(Dataset entries)
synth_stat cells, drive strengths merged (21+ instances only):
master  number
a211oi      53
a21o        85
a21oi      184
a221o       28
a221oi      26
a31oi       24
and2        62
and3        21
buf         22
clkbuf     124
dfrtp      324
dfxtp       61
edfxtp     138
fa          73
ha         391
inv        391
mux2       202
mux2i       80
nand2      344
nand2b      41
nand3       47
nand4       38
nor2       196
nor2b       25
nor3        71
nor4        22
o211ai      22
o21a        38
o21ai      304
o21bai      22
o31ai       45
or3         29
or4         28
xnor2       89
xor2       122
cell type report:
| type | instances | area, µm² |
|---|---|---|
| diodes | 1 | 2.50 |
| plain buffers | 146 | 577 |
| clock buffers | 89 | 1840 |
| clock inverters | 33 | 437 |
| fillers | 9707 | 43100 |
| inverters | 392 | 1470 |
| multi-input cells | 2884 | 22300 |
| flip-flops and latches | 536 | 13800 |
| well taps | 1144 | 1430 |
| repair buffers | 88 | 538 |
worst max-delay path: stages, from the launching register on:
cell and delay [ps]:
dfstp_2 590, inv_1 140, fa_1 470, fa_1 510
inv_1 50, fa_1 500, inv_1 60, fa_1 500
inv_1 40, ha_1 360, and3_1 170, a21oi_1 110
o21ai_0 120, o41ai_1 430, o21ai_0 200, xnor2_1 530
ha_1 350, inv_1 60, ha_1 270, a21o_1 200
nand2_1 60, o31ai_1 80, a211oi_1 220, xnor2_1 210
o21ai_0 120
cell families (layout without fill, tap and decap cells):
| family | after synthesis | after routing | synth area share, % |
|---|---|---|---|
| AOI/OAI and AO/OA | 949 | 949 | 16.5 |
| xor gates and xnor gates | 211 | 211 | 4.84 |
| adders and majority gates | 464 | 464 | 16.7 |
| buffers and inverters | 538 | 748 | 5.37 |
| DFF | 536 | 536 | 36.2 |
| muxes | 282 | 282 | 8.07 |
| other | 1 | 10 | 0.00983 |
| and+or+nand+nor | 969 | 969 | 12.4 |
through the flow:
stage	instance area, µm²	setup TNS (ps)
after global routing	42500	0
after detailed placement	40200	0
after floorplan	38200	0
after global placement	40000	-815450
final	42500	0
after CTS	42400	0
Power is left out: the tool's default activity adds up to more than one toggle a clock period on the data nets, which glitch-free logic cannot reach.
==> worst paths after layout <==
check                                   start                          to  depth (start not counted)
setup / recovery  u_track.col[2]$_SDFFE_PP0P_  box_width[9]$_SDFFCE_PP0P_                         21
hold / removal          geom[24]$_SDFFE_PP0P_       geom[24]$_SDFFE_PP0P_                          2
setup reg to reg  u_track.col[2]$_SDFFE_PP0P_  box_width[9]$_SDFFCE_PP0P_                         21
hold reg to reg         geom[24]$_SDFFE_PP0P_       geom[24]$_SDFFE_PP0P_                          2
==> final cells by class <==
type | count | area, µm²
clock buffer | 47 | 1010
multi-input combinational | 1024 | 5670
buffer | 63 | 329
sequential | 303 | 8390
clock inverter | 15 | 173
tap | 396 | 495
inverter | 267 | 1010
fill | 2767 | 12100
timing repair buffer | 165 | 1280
--- config.mk ---
export PLATFORM = sky130hd
export DESIGN_NAME = flight_supervisor_tick_controller
export DESIGN_NICKNAME = d
export VERILOG_FILES = /design/src/sv/fstc_pkg.sv /design/src/sv/flight_supervisor_tick_controller.sv
export VERILOG_INCLUDE_DIRS = /design/src /design/src/sv
export SDC_FILE = /design/constraint.sdc
export NUM_CORES = 1
export LEC_CHECK = 0
export CORE_MARGIN = 2
export CORE_UTILIZATION = 50
export CTS_BUF_LIST = sky130_fd_sc_hd__clkbuf_8
export DETAILED_ROUTE_END_ITERATION = 7
export DONT_BUFFER_PORTS = 1
export PLACE_DENSITY_LB_ADDON = 0.1
export SKIP_LAST_GASP = 1
export SYNTH_ARGS = -nofsm -noshare
export SYNTH_HDL_FRONTEND = slang
export SYNTH_SLANG_ARGS = --single-unit
--- constraint.sdc ---
create_clock -name clk -period 7 [get_ports clk]
set_clock_uncertainty 0.05 [all_clocks]
set_input_delay 1.05 -clock clk [delete_from_list [all_inputs] [get_ports clk]]
set_output_delay 1.05 -clock clk [all_outputs]
set_load 0.02 [all_outputs]
<file path="src/hdl/mvsr_pkg.sv">
`timescale 1ns / 1ps

package mvsr_pkg;

    // Fixed field and register widths
    localparam int COL_CFG_W  = 9;
    localparam int ROW_CFG_W  = 13;
    localparam int SCALE_W    = 24;
    localparam int SCALE_FRAC = 16;
    localparam int CFG_IDX_W  = 2;
    localparam int CFG_DATA_W = 24;
    localparam int IDX_W      = 8;
    localparam int RESULT_W   = 32;
    localparam int ROW_IDX_W  = 12;
    localparam int ACC_W      = 40;

    localparam logic [COL_CFG_W-1:0] COL_CFG_RESET = 9'd256;
    localparam logic [ROW_CFG_W-1:0] ROW_CFG_RESET = 13'd1;
    localparam logic [SCALE_W-1:0]   SCALE_RESET   = 24'd65536;

    typedef enum logic [CFG_IDX_W-1:0] {
        CFG_COLUMN_COUNT = 2'd0,
        CFG_ROW_COUNT    = 2'd1,
        CFG_SCALE_FACTOR = 2'd2
    } cfg_index_t;

    typedef enum logic {
        FUNC_LOAD   = 1'b0,
        FUNC_MATRIX = 1'b1
    } func_t;

    // Travels with a row sum down the requant pipe
    typedef struct packed {
        logic                 valid;
        logic                 last_row;
        logic [ROW_IDX_W-1:0] row_index;
    } row_tag_t;

endpackage

</file>
<file path="src/hdl/mvsr_requant.sv">
`timescale 1ns / 1ps

module mvsr_requant (
    input  logic                                  aclk,
    input  logic                                  aresetn,
    input  logic                                  en,
    input  mvsr_pkg::row_tag_t                    in_tag,
    input  logic signed [mvsr_pkg::ACC_W-1:0]     row_sum,
    input  logic [mvsr_pkg::SCALE_W-1:0]          scale,
    output mvsr_pkg::row_tag_t                    out_tag,
    output logic signed [mvsr_pkg::RESULT_W-1:0]  result
);
    import mvsr_pkg::*;

    localparam int LO_W   = ACC_W / 2;
    localparam int HI_W   = ACC_W - LO_W;
    localparam int PROD_W = ACC_W + SCALE_W;
    localparam int R_W    = PROD_W - SCALE_FRAC;

    localparam logic [PROD_W-1:0] HALF_LSB  = PROD_W'(1) << (SCALE_FRAC - 1);
    localparam logic [R_W-1:0]    POS_LIMIT = R_W'(64'h7FFF_FFFF);
    localparam logic [R_W-1:0]    NEG_LIMIT = R_W'(64'h8000_0000);

    row_tag_t                    m_tag_reg, p_tag_reg, r_tag_reg;
    logic                        m_neg_reg, p_neg_reg, r_neg_reg;
    logic [ACC_W-1:0]            mag_reg;
    logic [LO_W+SCALE_W-1:0]     p_lo_reg;
    logic [HI_W+SCALE_W-1:0]     p_hi_reg;
    logic [PROD_W-1:0]           rounded;
    logic [R_W-1:0]              r_reg;

    // full product split in two partial products, joined with the rounding add
    assign rounded = (PROD_W'(p_hi_reg) << LO_W) + PROD_W'(p_lo_reg) + HALF_LSB;

    always_ff @(posedge aclk) begin
        if (!aresetn) begin
            m_tag_reg.valid <= 1'b0;
            p_tag_reg.valid <= 1'b0;
            r_tag_reg.valid <= 1'b0;
        end else if (en) begin
            m_tag_reg.valid <= in_tag.valid;
            p_tag_reg.valid <= m_tag_reg.valid;
            r_tag_reg.valid <= p_tag_reg.valid;
        end
        if (en) begin
            m_tag_reg.last_row  <= in_tag.last_row;
            m_tag_reg.row_index <= in_tag.row_index;
            m_neg_reg           <= row_sum[ACC_W-1];
            mag_reg             <= row_sum[ACC_W-1] ? ACC_W'(-row_sum) : ACC_W'(row_sum);

            p_tag_reg.last_row  <= m_tag_reg.last_row;
            p_tag_reg.row_index <= m_tag_reg.row_index;
            p_neg_reg           <= m_neg_reg;
            p_lo_reg            <= mag_reg[LO_W-1:0] * scale;
            p_hi_reg            <= mag_reg[ACC_W-1:LO_W] * scale;

            r_tag_reg.last_row  <= p_tag_reg.last_row;
            r_tag_reg.row_index <= p_tag_reg.row_index;
            r_neg_reg           <= p_neg_reg;
            r_reg               <= rounded[PROD_W-1:SCALE_FRAC];
        end
    end

    // saturate, then restore sign
    always_comb begin
        if (r_neg_reg) begin
            result = (r_reg > NEG_LIMIT) ? RESULT_W'(NEG_LIMIT)
                                         : -RESULT_W'(r_reg);
        end else begin
            result = (r_reg > POS_LIMIT) ? RESULT_W'(POS_LIMIT) : RESULT_W'(r_reg);
        end
    end

    assign out_tag = r_tag_reg;

endmodule

</file>
`src/design/edge_list_spmv_accumulate_macros.svh`:
```
// assertion macros for the edge list spmv block
`ifndef EDGE_LIST_SPMV_ACCUMULATE_MACROS_SVH
`define EDGE_LIST_SPMV_ACCUMULATE_MACROS_SVH

`ifndef SYNTHESIS
`define ELSA_ASSERT(label, clk, rst, prop, msg) \
   label: assert property (@(posedge clk) disable iff (rst) prop) else $error(msg);
`define ELSA_ASSERT_ALWAYS(label, clk, prop, msg) \
   label: assert property (@(posedge clk) prop) else $error(msg);
`else
`define ELSA_ASSERT(label, clk, rst, prop, msg)
`define ELSA_ASSERT_ALWAYS(label, clk, prop, msg)
`endif

`endif

```
`src/design/elsa_pkg.sv`:
```
package elsa_pkg;

   localparam int VERTICES  = 16384;
   localparam int IDX_W     = $clog2(VERTICES);
   localparam int DATA_W    = 64;
   localparam int HALF_W    = DATA_W / 2;
   localparam int PROD_W    = 2 * DATA_W;
   localparam int FRAC_BITS = 32;
   localparam int CSR_IDX_W = 2;
   localparam int STEP_W    = 3;

   localparam logic [DATA_W-1:0] DEFAULT_WEIGHT_RESET = DATA_W'(429497);
   localparam logic [DATA_W-1:0] SAT_MAX = {1'b0, {(DATA_W-1){1'b1}}};
   localparam logic [DATA_W-1:0] SAT_MIN = {1'b1, {(DATA_W-1){1'b0}}};

   localparam logic [CSR_IDX_W-1:0] CSR_DEFAULT_WEIGHT  = CSR_IDX_W'(0);
   localparam logic [CSR_IDX_W-1:0] CSR_USE_EDGE_WEIGHT = CSR_IDX_W'(1);

   // multiplier sequence steps
   localparam logic [STEP_W-1:0] STEP_FIRST    = STEP_W'(0);
   localparam logic [STEP_W-1:0] STEP_LAST_PP  = STEP_W'(3);
   localparam logic [STEP_W-1:0] STEP_LAST_ACC = STEP_W'(4);
   localparam logic [STEP_W-1:0] STEP_NEG      = STEP_W'(5);
   localparam logic [STEP_W-1:0] STEP_SAT      = STEP_W'(6);

   typedef enum logic [1:0] {
      OP_LOAD  = 2'd0,
      OP_EDGE  = 2'd1,
      OP_READ  = 2'd2,
      OP_CLEAR = 2'd3
   } op_type;

   typedef enum logic [2:0] {
      ST_CLEAR,
      ST_IDLE,
      ST_READ,
      ST_EDGE_RD,
      ST_MUL,
      ST_OUT
   } state_type;

   typedef struct packed {
      logic              done;
      logic              sat;
      logic [DATA_W-1:0] product;
   } mul_rsp_type;

endpackage

```
`src/design/elsa_fxmul.sv`:
```
module elsa_fxmul
   import elsa_pkg::*;
(
   input  logic              clock,
   input  logic              reset,
   input  logic              start,
   input  logic [DATA_W-1:0] mul_a,
   input  logic [DATA_W-1:0] mul_b,
   output mul_rsp_type       mul_rsp
);

   logic              busy_ff;
   logic [STEP_W-1:0] step_ff;
   logic              done_ff;
   logic [DATA_W-1:0] ma_ff;
   logic [DATA_W-1:0] mb_ff;
   logic              neg_ff;
   logic [DATA_W-1:0] pp_ff;
   logic [1:0]        pidx_ff;
   logic [PROD_W-1:0] acc_ff;
   logic [DATA_W-1:0] product_ff;
   logic              sat_ff;

   logic [DATA_W-1:0] ma_in;
   logic [DATA_W-1:0] mb_in;
   logic [HALF_W-1:0] a_half;
   logic [HALF_W-1:0] b_half;
   logic [DATA_W-1:0] pp_in;
   logic [PROD_W-1:0] pp_ext;
   logic [PROD_W-1:0] pp_shift;
   logic [1:0]        halves;
   logic [PROD_W-1:0] acc_add;
   logic [PROD_W-1:0] acc_neg;
   logic [PROD_W-FRAC_BITS-DATA_W:0] upper;
   logic              fits;
   logic [DATA_W-1:0] fx_value;

   // magnitudes, min value maps to 2^63 as unsigned
   assign ma_in = mul_a[DATA_W-1] ? (DATA_W'(0) - mul_a) : mul_a;
   assign mb_in = mul_b[DATA_W-1] ? (DATA_W'(0) - mul_b) : mul_b;

   always_comb begin
      a_half  = step_ff[1] ? ma_ff[DATA_W-1:HALF_W] : ma_ff[HALF_W-1:0];
      b_half  = step_ff[0] ? mb_ff[DATA_W-1:HALF_W] : mb_ff[HALF_W-1:0];
      pp_in   = DATA_W'(a_half) * DATA_W'(b_half);
      pp_ext  = {DATA_W'(0), pp_ff};
      halves  = {1'b0, pidx_ff[1]} + {1'b0, pidx_ff[0]};
      case (halves)
         2'd0:    pp_shift = pp_ext;
         2'd1:    pp_shift = pp_ext << HALF_W;
         default: pp_shift = pp_ext << (2 * HALF_W);
      endcase
      acc_add = acc_ff + pp_shift;
      acc_neg = neg_ff ? (PROD_W'(0) - acc_ff) : acc_ff;
      // bits above the kept window must all match its sign bit
      upper    = acc_ff[PROD_W-1:FRAC_BITS+DATA_W-1];
      fits     = (upper == '0) || (&upper);
      fx_value = fits ? acc_ff[FRAC_BITS+DATA_W-1:FRAC_BITS]
                      : (acc_ff[PROD_W-1] ? SAT_MIN : SAT_MAX);
   end

   always_ff @(posedge clock) begin
      if (reset) begin
         busy_ff <= 1'b0;
         done_ff <= 1'b0;
         step_ff <= STEP_FIRST;
      end else begin
         done_ff <= 1'b0;
         if (start) begin
            busy_ff <= 1'b1;
            step_ff <= STEP_FIRST;
         end else if (busy_ff) begin
            if (step_ff == STEP_SAT) begin
               busy_ff <= 1'b0;
               done_ff <= 1'b1;
            end
            step_ff <= step_ff + STEP_W'(1);
         end
      end
   end

   always_ff @(posedge clock) begin
      if (start) begin
         ma_ff  <= ma_in;
         mb_ff  <= mb_in;
         neg_ff <= mul_a[DATA_W-1] ^ mul_b[DATA_W-1];
         acc_ff <= '0;
      end else if (busy_ff) begin
         if (step_ff <= STEP_LAST_PP) begin
            pp_ff   <= pp_in;
            pidx_ff <= step_ff[1:0];
         end
         if ((step_ff != STEP_FIRST) && (step_ff <= STEP_LAST_ACC)) begin
            acc_ff <= acc_add;
         end
         if (step_ff == STEP_NEG) begin
            acc_ff <= acc_neg;
         end
         if (step_ff == STEP_SAT) begin
            product_ff <= fx_value;
            sat_ff     <= !fits;
         end
      end
   end

   assign mul_rsp.done    = done_ff;
   assign mul_rsp.sat     = sat_ff;
   assign mul_rsp.product = product_ff;

endmodule

```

### Requirement
Reproduce verbatim the lines above, from the line with "536 | 36.2 |" through the line with "fill | 2767 | 12100".

### Answer box
| DFF | 536 | 536 | 36.2 |
| muxes | 282 | 282 | 8.07 |
| other | 1 | 10 | 0.00983 |
| and+or+nand+nor | 969 | 969 | 12.4 |
through the flow:
stage	instance area, µm²	setup TNS (ps)
after global routing	42500	0
after detailed placement	40200	0
after floorplan	38200	0
after global placement	40000	-815450
final	42500	0
after CTS	42400	0
Power is left out: the tool's default activity adds up to more than one toggle a clock period on the data nets, which glitch-free logic cannot reach.
==> worst paths after layout <==
check                                   start                          to  depth (start not counted)
setup / recovery  u_track.col[2]$_SDFFE_PP0P_  box_width[9]$_SDFFCE_PP0P_                         21
hold / removal          geom[24]$_SDFFE_PP0P_       geom[24]$_SDFFE_PP0P_                          2
setup reg to reg  u_track.col[2]$_SDFFE_PP0P_  box_width[9]$_SDFFCE_PP0P_                         21
hold reg to reg         geom[24]$_SDFFE_PP0P_       geom[24]$_SDFFE_PP0P_                          2
==> final cells by class <==
type | count | area, µm²
clock buffer | 47 | 1010
multi-input combinational | 1024 | 5670
buffer | 63 | 329
sequential | 303 | 8390
clock inverter | 15 | 173
tap | 396 | 495
inverter | 267 | 1010
fill | 2767 | 12100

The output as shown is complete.